SAINT-TROPEZ, April 12th.

We left Saint-Raphaël at about eight o'clock this morning, with a strong northwest breeze.

The sea in the gulf, though it had no waves, was white with foam, white like a mass of soap-suds, for the wind, the terrible wind from Fréjus which blows almost every morning, seemed to throw itself on the water, as though it would tear it to pieces, raising a rolling mass of little waves of froth, scattered one moment, reformed the next.

The people at the port having assured us that this squall would fall towards eleven o'clock, we decided upon starting with three reefs in, and the storm-jib. The dingy was placed on board at the foot of the mast, and the Bel-Ami seemed to fly directly it left the jetty. Although it carried scarcely any sail, I had never felt it dash along like this. One might have thought that it hardly touched the water, and one would never have suspected that it carried at the bottom of its large keel, two and a-half yards deep, a slab of lead weighing over thirty cwt., besides thirty-eight cwt. of ballast in its hold, and all we had on board in the shape of rigging, anchors, chains, cables and furniture.

I had soon crossed the bay, at the further end of which the Argens throws itself into the sea; and as soon as I was under shelter of the coast the breeze completely fell. It is there that the splendid, sombre, and wild region begins, which is still called the land of the Moors.

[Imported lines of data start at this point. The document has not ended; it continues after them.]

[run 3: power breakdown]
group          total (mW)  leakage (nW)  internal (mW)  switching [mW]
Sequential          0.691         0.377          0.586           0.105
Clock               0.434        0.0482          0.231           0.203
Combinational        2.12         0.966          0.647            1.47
## config.mk

```make
export PLATFORM = sky130hd
export DESIGN_NAME = mmas_window_flat
export DESIGN_NICKNAME = d
export VERILOG_FILES = /design/src/rtl/core/mmas_pkg.sv /design/src/rtl/core/mmas_if.sv /design/src/rtl/core/mmas_ram.sv /design/src/rtl/core/mmas_window.sv /design/src/flat_wrapper.sv
export VERILOG_INCLUDE_DIRS = /design/src /design/src/rtl/core
export SDC_FILE = /design/constraint.sdc
export NUM_CORES = 1
export LEC_CHECK = 0
export ABC_AREA = 0
export ABC_CLOCK_PERIOD_IN_PS = 9130
export BUFFER_PORTS_ARGS = -buffer_cell sky130_fd_sc_hd__buf_2
export CORE_MARGIN = 4
export CORE_UTILIZATION = 50
export DETAILED_ROUTE_END_ITERATION = 8
export GPL_ROUTABILITY_DRIVEN = 1
export PLACE_DENSITY_LB_ADDON = 0.3
export SLEW_MARGIN = 0
export SYNTH_ARGS = -nofsm -noshare
export SYNTH_HDL_FRONTEND = slang
export SYNTH_SLANG_ARGS = --single-unit
```

## constraint.sdc

```tcl
create_clock -name clk -period 9.13 [get_ports clk]
set_input_delay 0.913 -clock clk [delete_from_list [all_inputs] [get_ports clk]]
set_output_delay 0.913 -clock clk [all_outputs]
set_load 0.05 [all_outputs]
```
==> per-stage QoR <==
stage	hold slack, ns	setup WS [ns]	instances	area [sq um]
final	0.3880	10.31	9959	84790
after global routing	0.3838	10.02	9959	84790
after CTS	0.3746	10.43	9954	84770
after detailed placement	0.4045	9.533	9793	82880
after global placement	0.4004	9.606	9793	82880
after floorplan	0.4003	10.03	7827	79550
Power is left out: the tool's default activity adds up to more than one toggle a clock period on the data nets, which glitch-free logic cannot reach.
===== src/sv/cetd_pkg.sv =====
// shared widths, types and word rotation helpers of the error trapping decoder
// no dependencies
package cetd_pkg;

	localparam int WordW   = 12;
	localparam int DataW   = 6;
	localparam int NumCols = 6;
	localparam int MaxRot  = 11;
	localparam int RotW    = $clog2(MaxRot);
	localparam int CfgIdxW = $clog2(NumCols);

	typedef logic [WordW-1:0] word_t;
	typedef logic [DataW-1:0] synd_t;
	typedef logic [RotW-1:0]  rot_t;
	typedef word_t [NumCols-1:0] col_arr_t;
	typedef synd_t [MaxRot-1:0]  synd_arr_t;

	// outcome of the trapping search for one request
	typedef struct packed {
		logic  found;
		rot_t  rot;
		synd_t synd;
	} sel_t;

	// reset value of parity-check column p: a single bit at parity position p
	function automatic word_t col_reset(int unsigned p);
		logic [2*WordW-1:0] t;
		t = (2*WordW)'(1) << (DataW + p);
		return t[WordW-1:0];
	endfunction

	// rotate toward the lower index by a constant count
	function automatic word_t rot_dn(word_t w, int unsigned n);
		logic [2*WordW-1:0] t;
		t = {w, w} >> n;
		return t[WordW-1:0];
	endfunction

	// rotate toward the higher index by a run-time count
	function automatic word_t rot_up(word_t w, rot_t n);
		logic [2*WordW-1:0] t;
		t = {w, w} << n;
		return t[2*WordW-1:WordW];
	endfunction

endpackage


===== src/sv/cetd_in_if.sv =====
// input channel of the error trapping decoder: one received word per request
// depends on cetd_pkg
interface cetd_in_if import cetd_pkg::*; ();
	logic  valid;
	logic  ready;
	word_t received_word;

	modport source (output valid, output received_word, input ready);
	modport sink (input valid, input received_word, output ready);
endinterface


===== src/sv/cetd_out_if.sv =====
// output channel of the error trapping decoder: decoded word and status
// depends on cetd_pkg
interface cetd_out_if import cetd_pkg::*; ();
	logic  valid;
	logic  ready;
	word_t corrected_word;
	synd_t data_bits;
	logic  error_fixed;
	logic  decode_status;

	modport source (output valid, output corrected_word, output data_bits,
		output error_fixed, output decode_status, input ready);
	modport sink (input valid, input corrected_word, input data_bits,
		input error_fixed, input decode_status, output ready);
endinterface


===== src/sv/cetd_synd.sv =====
// stage 1: syndromes of the received word at every trial rotation
// depends on cetd_pkg
module cetd_synd import cetd_pkg::*; (
	input  logic      clk,
	input  logic      arst_n,
	input  logic      adv,
	input  logic      in_valid,
	input  word_t     in_word,
	input  col_arr_t  cols,
	output logic      vld_s1,
	output word_t     word_s1,
	output synd_arr_t synd_s1
);

	synd_arr_t synd;

	// one parity tree per rotation and matrix column
	always_comb begin
		for (int r = 0; r < MaxRot; r++) begin
			for (int p = 0; p < DataW; p++) begin
				synd[r][p] = ^(rot_dn(in_word, r) & cols[p]);
			end
		end
	end

	// valid bit
	always_ff @(posedge clk or negedge arst_n) begin
		if (!arst_n) begin
			vld_s1 <= 1'b0;
		end else if (adv) begin
			vld_s1 <= in_valid;
		end
	end

	// payload
	always_ff @(posedge clk) begin
		if (adv) begin
			word_s1 <= in_word;
			synd_s1 <= synd;
		end
	end

endmodule


===== src/sv/cetd_sel.sv =====
// stage 2: picks the first rotation whose syndrome weight is at most one
// depends on cetd_pkg
module cetd_sel import cetd_pkg::*; (
	input  logic      clk,
	input  logic      arst_n,
	input  logic      adv,
	input  logic      vld_s1,
	input  word_t     word_s1,
	input  synd_arr_t synd_s1,
	output logic      vld_s2,
	output word_t     word_s2,
	output sel_t      sel_s2
);

	sel_t sel;

	// priority search, lowest rotation wins
	always_comb begin
		sel = '0;
		for (int r = MaxRot - 1; r >= 0; r--) begin
			if ((synd_s1[r] & (synd_s1[r] - synd_t'(1))) == '0) begin
				sel.found = 1'b1;
				sel.rot   = rot_t'(r);
				sel.synd  = synd_s1[r];
			end
		end
	end

	// valid bit
	always_ff @(posedge clk or negedge arst_n) begin
		if (!arst_n) begin
			vld_s2 <= 1'b0;
		end else if (adv) begin
			vld_s2 <= vld_s1;
		end
	end

	// payload
	always_ff @(posedge clk) begin
		if (adv) begin
			word_s2 <= word_s1;
			sel_s2  <= sel;
		end
	end

endmodule


===== src/sv/cetd_fix.sv =====
// stage 3: flips the trapped parity bit at the original position, output register
// depends on cetd_pkg
module cetd_fix import cetd_pkg::*; (
	input  logic  clk,
	input  logic  arst_n,
	input  logic  adv,
	input  logic  vld_s2,
	input  word_t word_s2,
	input  sel_t  sel_s2,
	output logic  vld_s3,
	output word_t word_s3,
	output logic  fixed_s3,
	output logic  status_s3
);

	logic  one;
	word_t flip;

	// a single-bit syndrome corrects; the pattern is rotated back before the xor
	assign one  = sel_s2.found && (sel_s2.synd != '0);
	assign flip = rot_up({sel_s2.synd, {(WordW - DataW){1'b0}}}, sel_s2.rot);

	// valid bit
	always_ff @(posedge clk or negedge arst_n) begin
		if (!arst_n) begin
			vld_s3 <= 1'b0;
		end else if (adv) begin
			vld_s3 <= vld_s2;
		end
	end

	// result payload
	always_ff @(posedge clk) begin
		if (adv) begin
			word_s3   <= one ? (word_s2 ^ flip) : word_s2;
			fixed_s3  <= one;
			status_s3 <= !sel_s2.found;
		end
	end

endmodule


===== src/sv/cyclic_error_trapping_decoder.sv =====
// top level of the single-error trapping decoder for a (12,6) cyclic code
// depends on cetd_pkg, cetd_in_if, cetd_out_if, cetd_synd, cetd_sel, cetd_fix

// Decodes one received 12-bit word per clock cycle: stage 1 forms the syndromes
// for all eleven trial rotations in parallel, stage 2 picks the first rotation
// with syndrome weight zero or one, stage 3 applies the correction and holds the
// result in the output register. The whole pipeline advances together and halts
// only while a finished result waits at the output, so throughput is one
// request per cycle as long as the sink takes results. The user must write the
// six parity-check columns through the configuration port only while the block
// is idle; the block does not enforce this. Indexes past five are ignored.
module cyclic_error_trapping_decoder import cetd_pkg::*; (
	input  logic                clk,
	input  logic                arst_n,
	input  logic                cfg_we,
	input  logic [CfgIdxW-1:0]  cfg_idx,
	input  word_t               cfg_data,
	cetd_in_if.sink             in_ch,
	cetd_out_if.source          out_ch
);

	col_arr_t  col_q;
	logic      adv;
	logic      vld_s1;
	word_t     word_s1;
	synd_arr_t synd_s1;
	logic      vld_s2;
	word_t     word_s2;
	sel_t      sel_s2;
	logic      vld_s3;
	word_t     word_s3;
	logic      fixed_s3;
	logic      status_s3;

	// parity-check column registers
	always_ff @(posedge clk or negedge arst_n) begin
		if (!arst_n) begin
			for (int p = 0; p < NumCols; p++) begin
				col_q[p] <= col_reset(p);
			end
		end else if (cfg_we) begin
			for (int p = 0; p < NumCols; p++) begin
				if (cfg_idx == CfgIdxW'(p)) begin
					col_q[p] <= cfg_data;
				end
			end
		end
	end

	// pipeline moves whenever the output register is free or being emptied
	assign adv         = !vld_s3 || out_ch.ready;
	assign in_ch.ready = adv;

	cetd_synd u_synd (
		.clk      (clk),
		.arst_n   (arst_n),
		.adv      (adv),
		.in_valid (in_ch.valid),
		.in_word  (in_ch.received_word),
		.cols     (col_q),
		.vld_s1   (vld_s1),
		.word_s1  (word_s1),
		.synd_s1  (synd_s1)
	);

	cetd_sel u_sel (
		.clk     (clk),
		.arst_n  (arst_n),
		.adv     (adv),
		.vld_s1  (vld_s1),
		.word_s1 (word_s1),
		.synd_s1 (synd_s1),
		.vld_s2  (vld_s2),
		.word_s2 (word_s2),
		.sel_s2  (sel_s2)
	);

	cetd_fix u_fix (
		.clk       (clk),
		.arst_n    (arst_n),
		.adv       (adv),
		.vld_s2    (vld_s2),
		.word_s2   (word_s2),
		.sel_s2    (sel_s2),
		.vld_s3    (vld_s3),
		.word_s3   (word_s3),
		.fixed_s3  (fixed_s3),
		.status_s3 (status_s3)
	);

	// result channel
	assign out_ch.valid          = vld_s3;
	assign out_ch.corrected_word = word_s3;
	assign out_ch.data_bits      = word_s3[DataW-1:0];
	assign out_ch.error_fixed    = fixed_s3;
	assign out_ch.decode_status  = status_s3;

endmodule


===== src/flat_wrapper.sv =====
// flat-port wrapper written by rule: the top's interface ports become plain ports
module cyclic_error_trapping_decoder_flat import cetd_pkg::*;
  (clk, arst_n, cfg_we, cfg_idx, cfg_data, in_ch_valid, in_ch_received_word, in_ch_ready, out_ch_valid, out_ch_corrected_word, out_ch_data_bits, out_ch_error_fixed, out_ch_decode_status, out_ch_ready);
  cetd_in_if in_ch_i ();
  cetd_out_if out_ch_i ();
  input  logic clk;
  input  logic arst_n;
  input  logic cfg_we;
  input  logic [CfgIdxW-1:0] cfg_idx;
  input  word_t cfg_data;
  input wire logic [$bits(in_ch_i.valid)-1:0] in_ch_valid;
  input wire logic [$bits(in_ch_i.received_word)-1:0] in_ch_received_word;
  output wire logic [$bits(in_ch_i.ready)-1:0] in_ch_ready;
  output wire logic [$bits(out_ch_i.valid)-1:0] out_ch_valid;
  output wire logic [$bits(out_ch_i.corrected_word)-1:0] out_ch_corrected_word;
  output wire logic [$bits(out_ch_i.data_bits)-1:0] out_ch_data_bits;
  output wire logic [$bits(out_ch_i.error_fixed)-1:0] out_ch_error_fixed;
  output wire logic [$bits(out_ch_i.decode_status)-1:0] out_ch_decode_status;
  input wire logic [$bits(out_ch_i.ready)-1:0] out_ch_ready;
  assign in_ch_i.valid = in_ch_valid;
  assign in_ch_i.received_word = in_ch_received_word;
  assign in_ch_ready = in_ch_i.ready;
  assign out_ch_valid = out_ch_i.valid;
  assign out_ch_corrected_word = out_ch_i.corrected_word;
  assign out_ch_data_bits = out_ch_i.data_bits;
  assign out_ch_error_fixed = out_ch_i.error_fixed;
  assign out_ch_decode_status = out_ch_i.decode_status;
  assign out_ch_i.ready = out_ch_ready;
  cyclic_error_trapping_decoder u_core (.clk(clk), .arst_n(arst_n), .cfg_we(cfg_we), .cfg_idx(cfg_idx), .cfg_data(cfg_data), .in_ch(in_ch_i), .out_ch(out_ch_i));
endmodule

It is a long peninsula, composed of mountains; with a contour of coasts over sixty miles long.

Saint-Tropez, situated at the entry of the lovely gulf, formerly called Gulf of Grimaud, is the capital of the little Saracen kingdom, of which nearly every village, built on the summit of a peak in order to secure it from attack, is still full of Moorish houses with arcades, narrow windows, and inner courtyards, wherein tall palm trees have grown up, and are now higher than the roofs.

If one penetrates on foot into the unknown valleys of this strange group of mountains, one discovers an incredible country, devoid of roads, and lanes; without even footpaths, without hamlets, without houses.

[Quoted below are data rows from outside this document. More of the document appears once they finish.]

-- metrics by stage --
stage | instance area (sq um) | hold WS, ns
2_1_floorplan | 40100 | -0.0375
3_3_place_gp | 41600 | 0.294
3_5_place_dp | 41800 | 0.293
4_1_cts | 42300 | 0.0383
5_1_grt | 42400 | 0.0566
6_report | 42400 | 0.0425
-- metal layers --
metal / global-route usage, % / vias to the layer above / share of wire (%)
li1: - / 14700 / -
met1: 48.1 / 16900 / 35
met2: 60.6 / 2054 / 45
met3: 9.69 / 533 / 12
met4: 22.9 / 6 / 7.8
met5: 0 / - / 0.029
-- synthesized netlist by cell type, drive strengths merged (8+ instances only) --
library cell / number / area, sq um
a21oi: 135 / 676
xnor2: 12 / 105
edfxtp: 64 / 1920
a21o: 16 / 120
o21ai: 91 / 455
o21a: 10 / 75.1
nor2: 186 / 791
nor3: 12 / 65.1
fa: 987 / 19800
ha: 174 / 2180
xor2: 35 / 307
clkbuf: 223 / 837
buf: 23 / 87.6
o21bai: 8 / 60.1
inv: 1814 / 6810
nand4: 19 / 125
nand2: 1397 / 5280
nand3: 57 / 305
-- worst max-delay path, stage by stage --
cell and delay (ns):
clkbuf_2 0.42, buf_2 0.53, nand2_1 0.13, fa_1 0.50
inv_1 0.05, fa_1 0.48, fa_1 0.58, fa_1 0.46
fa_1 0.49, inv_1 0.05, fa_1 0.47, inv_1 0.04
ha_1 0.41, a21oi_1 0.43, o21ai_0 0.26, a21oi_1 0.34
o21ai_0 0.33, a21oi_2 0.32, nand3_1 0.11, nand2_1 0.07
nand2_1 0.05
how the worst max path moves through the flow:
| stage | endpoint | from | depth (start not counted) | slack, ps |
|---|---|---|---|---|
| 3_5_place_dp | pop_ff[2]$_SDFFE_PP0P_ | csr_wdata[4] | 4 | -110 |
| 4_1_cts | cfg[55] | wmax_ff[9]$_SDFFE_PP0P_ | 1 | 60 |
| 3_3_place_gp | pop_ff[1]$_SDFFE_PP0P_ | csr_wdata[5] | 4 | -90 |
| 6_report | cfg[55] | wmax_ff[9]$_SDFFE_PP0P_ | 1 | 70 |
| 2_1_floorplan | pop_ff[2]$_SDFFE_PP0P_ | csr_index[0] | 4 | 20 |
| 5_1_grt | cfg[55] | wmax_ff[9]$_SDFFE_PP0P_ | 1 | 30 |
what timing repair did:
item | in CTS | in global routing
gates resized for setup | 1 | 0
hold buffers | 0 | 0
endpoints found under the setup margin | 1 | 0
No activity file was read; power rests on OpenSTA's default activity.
<file path="config.mk">
export PLATFORM = sky130hd
export DESIGN_NAME = pidfr_div
export DESIGN_NICKNAME = d
export VERILOG_FILES = /design/src/rtl/pidfr_pkg.sv /design/src/rtl/pidfr_div.sv
export SDC_FILE = /design/constraint.sdc
export NUM_CORES = 1
export LEC_CHECK = 0
export ABC_AREA = 1
export BUFFER_PORTS_ARGS = -buffer_cell sky130_fd_sc_hd__buf_2
export CAP_MARGIN = 20
export CORE_UTILIZATION = 40
export DETAILED_ROUTE_END_ITERATION = 8
export MAX_ROUTING_LAYER = met4
export RECOVER_POWER = 25
export SYNTH_ARGS = -nofsm -noshare
export SYNTH_HDL_FRONTEND = slang
export SYNTH_SLANG_ARGS = --single-unit
</file>
<file path="constraint.sdc">
create_clock -name clk -period 18 [get_ports clk]
set_clock_uncertainty 0.1 [all_clocks]
set_input_delay 3.6 -clock clk [delete_from_list [all_inputs] [get_ports clk]]
set_output_delay 3.6 -clock clk [all_outputs]
set_load 0.05 [all_outputs]
</file>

At intervals, after seven or eight hours' walking, appears a hovel, often abandoned, or sometimes inhabited by a poverty-stricken family of charcoal burners.

The Monts des Maures have, it appears, a system of geology peculiar to themselves, a matchless flora said to be the most varied in Europe, and immense forests of pines, chestnuts, and cork trees.

Some three years ago, I made an excursion into the very heart of the country, to the ruins of the Chartreuse de la Verne, and have retained an ineffaceable recollection of it. If it is fine to-morrow I shall return there.